_PROVIDED INFORMATION_:
= = =

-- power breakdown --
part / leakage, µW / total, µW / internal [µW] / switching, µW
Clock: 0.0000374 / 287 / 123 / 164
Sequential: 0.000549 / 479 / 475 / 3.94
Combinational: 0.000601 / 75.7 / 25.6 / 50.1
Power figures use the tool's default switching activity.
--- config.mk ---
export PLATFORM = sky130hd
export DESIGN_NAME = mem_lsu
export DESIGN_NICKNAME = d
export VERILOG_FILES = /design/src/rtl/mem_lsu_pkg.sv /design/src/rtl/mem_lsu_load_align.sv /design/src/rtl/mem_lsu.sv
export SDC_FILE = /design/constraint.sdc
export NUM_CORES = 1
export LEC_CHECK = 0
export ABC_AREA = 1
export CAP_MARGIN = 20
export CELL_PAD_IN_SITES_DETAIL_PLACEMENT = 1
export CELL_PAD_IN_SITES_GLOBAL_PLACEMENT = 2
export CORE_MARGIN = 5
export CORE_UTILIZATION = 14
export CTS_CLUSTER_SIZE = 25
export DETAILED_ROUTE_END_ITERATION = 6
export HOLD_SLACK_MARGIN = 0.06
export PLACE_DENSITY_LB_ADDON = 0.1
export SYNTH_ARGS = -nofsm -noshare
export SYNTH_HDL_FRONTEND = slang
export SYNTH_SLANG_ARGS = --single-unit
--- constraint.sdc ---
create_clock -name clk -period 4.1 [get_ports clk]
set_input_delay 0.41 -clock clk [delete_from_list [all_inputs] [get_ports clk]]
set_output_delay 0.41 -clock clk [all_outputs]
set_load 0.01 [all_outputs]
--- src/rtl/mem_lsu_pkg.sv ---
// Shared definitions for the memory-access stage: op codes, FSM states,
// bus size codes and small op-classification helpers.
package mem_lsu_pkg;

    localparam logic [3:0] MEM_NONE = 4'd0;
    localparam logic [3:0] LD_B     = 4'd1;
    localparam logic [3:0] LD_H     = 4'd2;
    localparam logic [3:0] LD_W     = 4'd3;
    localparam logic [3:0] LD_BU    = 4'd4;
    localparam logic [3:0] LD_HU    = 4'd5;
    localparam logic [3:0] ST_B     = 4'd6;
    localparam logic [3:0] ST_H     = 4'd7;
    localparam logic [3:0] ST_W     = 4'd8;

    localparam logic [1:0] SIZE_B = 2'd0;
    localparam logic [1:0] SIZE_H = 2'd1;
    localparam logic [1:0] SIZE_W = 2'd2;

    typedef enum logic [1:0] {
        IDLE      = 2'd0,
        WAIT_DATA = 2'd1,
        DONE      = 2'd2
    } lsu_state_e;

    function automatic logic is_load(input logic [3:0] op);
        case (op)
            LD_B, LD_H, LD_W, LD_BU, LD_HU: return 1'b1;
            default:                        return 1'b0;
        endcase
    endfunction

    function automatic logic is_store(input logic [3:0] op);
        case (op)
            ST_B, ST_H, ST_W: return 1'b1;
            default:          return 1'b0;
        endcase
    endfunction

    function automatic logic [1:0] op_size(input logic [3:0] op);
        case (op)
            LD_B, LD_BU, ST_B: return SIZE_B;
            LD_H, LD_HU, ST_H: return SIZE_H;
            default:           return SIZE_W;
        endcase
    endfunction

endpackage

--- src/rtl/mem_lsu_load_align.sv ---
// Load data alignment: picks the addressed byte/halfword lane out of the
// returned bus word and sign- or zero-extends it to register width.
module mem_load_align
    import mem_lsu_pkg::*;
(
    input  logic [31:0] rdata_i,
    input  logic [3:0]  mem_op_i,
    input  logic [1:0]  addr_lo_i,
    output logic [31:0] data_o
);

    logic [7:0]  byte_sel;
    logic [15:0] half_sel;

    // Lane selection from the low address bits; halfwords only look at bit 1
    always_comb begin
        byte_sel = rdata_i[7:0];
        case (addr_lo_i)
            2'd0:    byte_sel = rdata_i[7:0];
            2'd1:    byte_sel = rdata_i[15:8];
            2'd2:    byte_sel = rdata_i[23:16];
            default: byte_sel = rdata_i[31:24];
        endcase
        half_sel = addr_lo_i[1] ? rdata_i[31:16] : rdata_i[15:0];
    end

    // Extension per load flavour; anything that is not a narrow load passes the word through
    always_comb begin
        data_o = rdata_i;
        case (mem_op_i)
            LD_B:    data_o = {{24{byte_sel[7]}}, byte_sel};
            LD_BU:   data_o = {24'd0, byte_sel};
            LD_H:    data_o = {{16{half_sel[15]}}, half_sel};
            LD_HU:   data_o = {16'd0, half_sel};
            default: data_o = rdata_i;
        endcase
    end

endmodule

= = =

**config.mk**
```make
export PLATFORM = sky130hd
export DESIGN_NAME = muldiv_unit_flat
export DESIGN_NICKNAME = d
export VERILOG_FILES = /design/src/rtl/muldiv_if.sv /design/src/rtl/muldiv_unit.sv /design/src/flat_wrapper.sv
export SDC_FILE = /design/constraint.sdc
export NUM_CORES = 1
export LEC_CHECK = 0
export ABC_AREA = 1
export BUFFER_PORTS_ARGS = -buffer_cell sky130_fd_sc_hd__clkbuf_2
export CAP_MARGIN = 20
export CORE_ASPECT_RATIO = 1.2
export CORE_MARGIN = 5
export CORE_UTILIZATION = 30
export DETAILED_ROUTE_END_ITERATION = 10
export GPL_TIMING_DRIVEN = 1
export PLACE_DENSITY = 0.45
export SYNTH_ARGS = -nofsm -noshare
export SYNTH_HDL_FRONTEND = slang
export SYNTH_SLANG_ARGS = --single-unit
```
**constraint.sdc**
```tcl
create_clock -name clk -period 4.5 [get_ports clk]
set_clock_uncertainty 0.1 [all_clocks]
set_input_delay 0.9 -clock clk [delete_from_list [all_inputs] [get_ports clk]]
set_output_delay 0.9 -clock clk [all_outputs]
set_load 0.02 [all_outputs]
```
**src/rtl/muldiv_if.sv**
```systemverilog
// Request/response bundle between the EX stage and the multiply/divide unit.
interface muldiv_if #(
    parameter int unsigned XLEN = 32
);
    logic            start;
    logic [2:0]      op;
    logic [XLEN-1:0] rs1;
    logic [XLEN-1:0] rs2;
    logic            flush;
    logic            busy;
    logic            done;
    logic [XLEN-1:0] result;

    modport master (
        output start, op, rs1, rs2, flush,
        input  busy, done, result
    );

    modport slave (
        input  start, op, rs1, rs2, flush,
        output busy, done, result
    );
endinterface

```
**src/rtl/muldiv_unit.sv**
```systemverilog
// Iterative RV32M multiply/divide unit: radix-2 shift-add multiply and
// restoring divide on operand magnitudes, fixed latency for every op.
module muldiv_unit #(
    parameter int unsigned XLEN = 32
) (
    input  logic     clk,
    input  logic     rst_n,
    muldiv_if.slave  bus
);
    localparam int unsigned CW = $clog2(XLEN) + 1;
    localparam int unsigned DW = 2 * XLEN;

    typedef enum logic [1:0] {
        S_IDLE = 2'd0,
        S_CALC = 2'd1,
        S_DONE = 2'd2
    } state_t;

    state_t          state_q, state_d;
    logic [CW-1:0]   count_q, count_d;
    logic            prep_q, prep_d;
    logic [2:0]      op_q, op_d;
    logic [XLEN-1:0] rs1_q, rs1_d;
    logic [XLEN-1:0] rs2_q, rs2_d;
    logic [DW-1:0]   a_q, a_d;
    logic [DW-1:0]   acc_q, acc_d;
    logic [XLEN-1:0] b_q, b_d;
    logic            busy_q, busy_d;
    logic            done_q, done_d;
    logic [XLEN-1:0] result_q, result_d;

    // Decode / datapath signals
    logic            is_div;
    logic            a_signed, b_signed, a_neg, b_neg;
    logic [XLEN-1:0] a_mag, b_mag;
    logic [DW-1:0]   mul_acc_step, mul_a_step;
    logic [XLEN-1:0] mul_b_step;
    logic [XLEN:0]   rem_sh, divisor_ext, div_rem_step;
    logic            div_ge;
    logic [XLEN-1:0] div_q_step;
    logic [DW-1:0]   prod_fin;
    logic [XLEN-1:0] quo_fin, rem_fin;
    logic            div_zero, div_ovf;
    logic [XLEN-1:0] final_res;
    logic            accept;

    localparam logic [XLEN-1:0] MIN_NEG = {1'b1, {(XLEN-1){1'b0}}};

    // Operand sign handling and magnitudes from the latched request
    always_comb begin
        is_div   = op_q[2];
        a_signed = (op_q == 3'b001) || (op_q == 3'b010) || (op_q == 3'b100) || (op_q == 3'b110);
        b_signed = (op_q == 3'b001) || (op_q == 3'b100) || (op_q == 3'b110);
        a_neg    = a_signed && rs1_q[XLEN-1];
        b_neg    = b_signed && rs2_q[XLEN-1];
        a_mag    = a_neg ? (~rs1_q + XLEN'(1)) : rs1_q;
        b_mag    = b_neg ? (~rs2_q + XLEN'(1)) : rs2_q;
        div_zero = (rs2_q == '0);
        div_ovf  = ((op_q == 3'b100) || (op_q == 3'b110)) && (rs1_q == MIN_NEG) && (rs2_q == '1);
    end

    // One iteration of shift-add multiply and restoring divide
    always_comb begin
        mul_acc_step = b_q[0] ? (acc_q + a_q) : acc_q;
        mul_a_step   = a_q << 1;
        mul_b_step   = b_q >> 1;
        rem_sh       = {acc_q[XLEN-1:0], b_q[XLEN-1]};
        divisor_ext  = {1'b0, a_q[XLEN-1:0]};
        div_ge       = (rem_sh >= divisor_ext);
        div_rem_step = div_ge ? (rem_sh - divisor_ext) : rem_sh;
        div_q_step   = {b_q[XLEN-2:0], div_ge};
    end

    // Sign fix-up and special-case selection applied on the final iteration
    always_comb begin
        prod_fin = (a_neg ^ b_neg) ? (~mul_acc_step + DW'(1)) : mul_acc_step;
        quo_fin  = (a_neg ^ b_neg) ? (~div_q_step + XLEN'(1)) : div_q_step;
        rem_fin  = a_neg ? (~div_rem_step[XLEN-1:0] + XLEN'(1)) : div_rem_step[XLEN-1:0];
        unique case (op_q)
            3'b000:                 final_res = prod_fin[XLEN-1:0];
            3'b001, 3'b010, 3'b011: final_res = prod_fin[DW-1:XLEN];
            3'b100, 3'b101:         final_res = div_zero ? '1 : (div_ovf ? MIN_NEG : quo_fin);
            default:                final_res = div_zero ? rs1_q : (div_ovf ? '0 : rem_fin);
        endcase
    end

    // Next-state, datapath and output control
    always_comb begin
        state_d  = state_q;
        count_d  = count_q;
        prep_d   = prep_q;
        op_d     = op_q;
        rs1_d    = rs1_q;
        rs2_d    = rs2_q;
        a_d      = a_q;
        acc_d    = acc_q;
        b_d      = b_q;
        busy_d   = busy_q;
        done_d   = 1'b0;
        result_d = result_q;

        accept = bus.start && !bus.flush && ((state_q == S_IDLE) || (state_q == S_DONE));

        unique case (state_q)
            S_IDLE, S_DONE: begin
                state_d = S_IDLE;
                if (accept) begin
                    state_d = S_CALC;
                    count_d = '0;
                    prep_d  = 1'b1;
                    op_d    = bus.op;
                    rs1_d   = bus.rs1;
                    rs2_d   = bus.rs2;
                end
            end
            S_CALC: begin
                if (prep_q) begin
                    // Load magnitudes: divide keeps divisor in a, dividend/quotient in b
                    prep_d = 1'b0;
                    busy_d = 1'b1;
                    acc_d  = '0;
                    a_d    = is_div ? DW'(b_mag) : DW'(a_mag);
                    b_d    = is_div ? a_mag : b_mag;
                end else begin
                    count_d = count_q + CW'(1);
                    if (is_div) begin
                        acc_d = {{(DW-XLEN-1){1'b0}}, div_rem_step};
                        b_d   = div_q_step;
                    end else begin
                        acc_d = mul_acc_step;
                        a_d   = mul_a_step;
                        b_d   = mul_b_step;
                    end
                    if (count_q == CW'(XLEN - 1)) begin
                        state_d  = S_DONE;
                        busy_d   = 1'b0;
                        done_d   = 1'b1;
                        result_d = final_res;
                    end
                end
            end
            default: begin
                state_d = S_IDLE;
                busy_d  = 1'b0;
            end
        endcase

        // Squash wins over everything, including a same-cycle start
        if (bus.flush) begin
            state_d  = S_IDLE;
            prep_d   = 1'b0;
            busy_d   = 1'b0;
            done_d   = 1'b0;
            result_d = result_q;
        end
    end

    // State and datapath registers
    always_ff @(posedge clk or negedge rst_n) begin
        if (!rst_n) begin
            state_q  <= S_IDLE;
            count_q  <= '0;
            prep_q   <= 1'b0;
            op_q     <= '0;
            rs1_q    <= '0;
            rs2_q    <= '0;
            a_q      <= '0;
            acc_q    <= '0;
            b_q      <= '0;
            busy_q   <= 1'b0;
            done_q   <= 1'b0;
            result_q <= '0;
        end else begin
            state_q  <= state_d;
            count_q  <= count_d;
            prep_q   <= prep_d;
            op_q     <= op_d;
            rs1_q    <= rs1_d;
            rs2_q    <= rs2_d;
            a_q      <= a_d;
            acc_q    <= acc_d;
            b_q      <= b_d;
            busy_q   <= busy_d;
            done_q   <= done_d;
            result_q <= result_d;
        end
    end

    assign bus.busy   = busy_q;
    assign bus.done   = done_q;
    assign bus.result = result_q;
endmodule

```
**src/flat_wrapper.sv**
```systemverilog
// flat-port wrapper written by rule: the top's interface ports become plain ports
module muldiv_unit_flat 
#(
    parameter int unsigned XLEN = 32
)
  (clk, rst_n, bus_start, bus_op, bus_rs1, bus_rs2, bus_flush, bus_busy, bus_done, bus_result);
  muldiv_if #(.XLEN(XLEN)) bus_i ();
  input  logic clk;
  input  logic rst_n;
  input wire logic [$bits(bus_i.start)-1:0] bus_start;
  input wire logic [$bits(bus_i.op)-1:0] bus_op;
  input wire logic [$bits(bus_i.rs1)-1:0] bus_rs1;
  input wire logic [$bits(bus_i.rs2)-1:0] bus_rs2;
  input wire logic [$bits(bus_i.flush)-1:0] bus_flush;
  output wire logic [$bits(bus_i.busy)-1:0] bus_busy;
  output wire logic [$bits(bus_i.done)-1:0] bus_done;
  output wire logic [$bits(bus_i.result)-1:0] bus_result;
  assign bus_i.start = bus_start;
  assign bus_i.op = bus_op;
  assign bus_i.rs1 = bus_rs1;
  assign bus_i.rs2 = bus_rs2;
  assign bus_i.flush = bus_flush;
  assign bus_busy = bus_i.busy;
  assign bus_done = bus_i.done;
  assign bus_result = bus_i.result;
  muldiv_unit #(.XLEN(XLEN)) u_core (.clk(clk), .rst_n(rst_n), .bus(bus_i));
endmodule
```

= = =

_WHAT THE EXERCISE ASKS_: From the entries above, extract each line containing "selection".

_WRITTEN ANSWER_:
    // Lane selection from the low address bits; halfwords only look at bit 1
    // Sign fix-up and special-case selection applied on the final iteration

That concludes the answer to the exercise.